:: WHAT YOU SHOULD DO ::
Exactly the lines from the first line of the listing through the line containing "period 12.5 ns." should appear in the output, unchanged.

· · · · ·

Source: an optimization exercise on an open RTL-to-GDS flow (aim: small area, a short achievable clock period and few clock cycles per item). Production flows keep margins and buffers that such runs may drop. Function was checked by simulation only, so behaviour that the tests miss may differ from the original.

P:
==> flow/design.v (excerpt) <==
module cvt_gen (
    input  wire        clk,
    input  wire        rst,
    input  wire        i_valid,
    output wire        o_ready,
    input  wire [11:0] i_h_active,
    input  wire [11:0] i_v_active,
    input  wire [7:0]  i_refresh,
    input  wire [7:0]  i_rb,
    input  wire        i_interlaced,
    input  wire        i_margins,
    output wire        o_valid,
    input  wire        i_ready,
    output wire [3:0]  o_status,
    output wire [15:0] o_h_active,
    output wire [15:0] o_h_border,
    output wire [15:0] o_h_front_porch,
    output wire [15:0] o_h_sync,
    output wire [15:0] o_h_back_porch,
    output wire [15:0] o_h_blank,
    output wire [15:0] o_h_total,
    output wire [15:0] o_v_active,
    output wire [15:0] o_v_border,
    output wire [15:0] o_v_front_porch,
    output wire [15:0] o_v_sync,
    output wire [15:0] o_v_back_porch,
    output wire [15:0] o_v_blank,
    output wire [15:0] o_v_total,
    output wire [31:0] o_pixel_clock_khz,
    output wire        o_interlaced,
    output wire        o_h_sync_positive,
    output wire        o_v_sync_positive
);
    localparam AW = 35;       
    localparam DW = 34;       
    function [23:0] radd;
        input [23:0] a, b;
        input        ci;
        integer i;
        reg c;
        begin
            c = ci;
            for (i = 0; i < 24; i = i + 1) begin
                radd[i] = a[i] ^ b[i] ^ c;
                c = (a[i] & b[i]) | (a[i] & c) | (b[i] & c);
            end
        end
    endfunction
  ...
Settings: LEC_CHECK=0, CAP_MARGIN=20, CORE_MARGIN=2, CORE_UTILIZATION=40, SETUP_SLACK_MARGIN=4, SLEW_MARGIN=20; clock period 12.5 ns.
run.sh (not shown) runs the stock make flow with config.mk's settings and CLKGATE_MAP_FILE= SYNTH_SCRIPT=/design/flow/synth_recipe.tcl, a recipe that flattens the netlist after the stock synthesis.
Testbench counts of P, summed over its fixed seeds: cycles 103,737, items 3,200.
What Q does differently from P at the input level:
- changing SETUP_SLACK_MARGIN from 4 to 5
==> run summary <==
Q | stages: all done | timing, DRC, antenna: all pass. Source of the critical timing path = Q[22]: P; source of the critical timing path = Q[21]: Q. In the tables for Q and P, cell count along the critical path reads lower with P. Lower final worst-path cycle share goes to Q over P. Q vs P: post-route cell area up. Going from P to Q, worst setup slack grows by 0.57 ns.
Changes in R relative to Q:
- SLEW_MARGIN now 5, was 20
- CAP_MARGIN now 5, was 20
Notes after the runs:
Compared to Q, R has non-clock buffer count about 0.3% lower. Diff R..Q | count of buffers added by post-CTS timing repair for setup | negligible. R: fmax 0.53% below Q. [compare] base=Q new=R: via count stayed essentially flat; setup slack shows a reduction of 0.040 ns; number of non-filler instances in the completed layout held steady; overall global routing resource usage saw little to no change.

========
== the previous run ==
cvt_gen, a different RTL version from the one above (not shown whole).
Size in the first run: roughly 3,800 cells after synthesis, ~310 I/O pins.
clock: 12.5 ns
lec_check: 0
cap_margin: 20
core_margin: 2
core_utilization: 40
setup_slack_margin: 5
slew_margin: 20
Every stage of the flow completed for the previous run, and the final layout passed the timing, DRC and antenna checks.
Testbench counts of the previous run, summed over its fixed seeds: cycles 103,737, items 3,200.
diff inputs: the previous run => the current run
- swapping 40 for 60 in CORE_UTILIZATION
Findings:
The current run has completed all stages; timing, DRC and antenna checks passed. The previous run: done, clean on timing, DRC and antenna. Summary of the current run over the previous run: worst hold margin increased 0.033 ns, number of signal-net buffers in the layout climbed 5, fraction of area in clock buffers and inverters shrank by 0.18 points.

· · · · ·

:: ANSWER FOR THIS EXERCISE ::
Source: an optimization exercise on an open RTL-to-GDS flow (aim: small area, a short achievable clock period and few clock cycles per item). Production flows keep margins and buffers that such runs may drop. Function was checked by simulation only, so behaviour that the tests miss may differ from the original.

P:
==> flow/design.v (excerpt) <==
module cvt_gen (
    input  wire        clk,
    input  wire        rst,
    input  wire        i_valid,
    output wire        o_ready,
    input  wire [11:0] i_h_active,
    input  wire [11:0] i_v_active,
    input  wire [7:0]  i_refresh,
    input  wire [7:0]  i_rb,
    input  wire        i_interlaced,
    input  wire        i_margins,
    output wire        o_valid,
    input  wire        i_ready,
    output wire [3:0]  o_status,
    output wire [15:0] o_h_active,
    output wire [15:0] o_h_border,
    output wire [15:0] o_h_front_porch,
    output wire [15:0] o_h_sync,
    output wire [15:0] o_h_back_porch,
    output wire [15:0] o_h_blank,
    output wire [15:0] o_h_total,
    output wire [15:0] o_v_active,
    output wire [15:0] o_v_border,
    output wire [15:0] o_v_front_porch,
    output wire [15:0] o_v_sync,
    output wire [15:0] o_v_back_porch,
    output wire [15:0] o_v_blank,
    output wire [15:0] o_v_total,
    output wire [31:0] o_pixel_clock_khz,
    output wire        o_interlaced,
    output wire        o_h_sync_positive,
    output wire        o_v_sync_positive
);
    localparam AW = 35;       
    localparam DW = 34;       
    function [23:0] radd;
        input [23:0] a, b;
        input        ci;
        integer i;
        reg c;
        begin
            c = ci;
            for (i = 0; i < 24; i = i + 1) begin
                radd[i] = a[i] ^ b[i] ^ c;
                c = (a[i] & b[i]) | (a[i] & c) | (b[i] & c);
            end
        end
    endfunction
  ...
Settings: LEC_CHECK=0, CAP_MARGIN=20, CORE_MARGIN=2, CORE_UTILIZATION=40, SETUP_SLACK_MARGIN=4, SLEW_MARGIN=20; clock period 12.5 ns.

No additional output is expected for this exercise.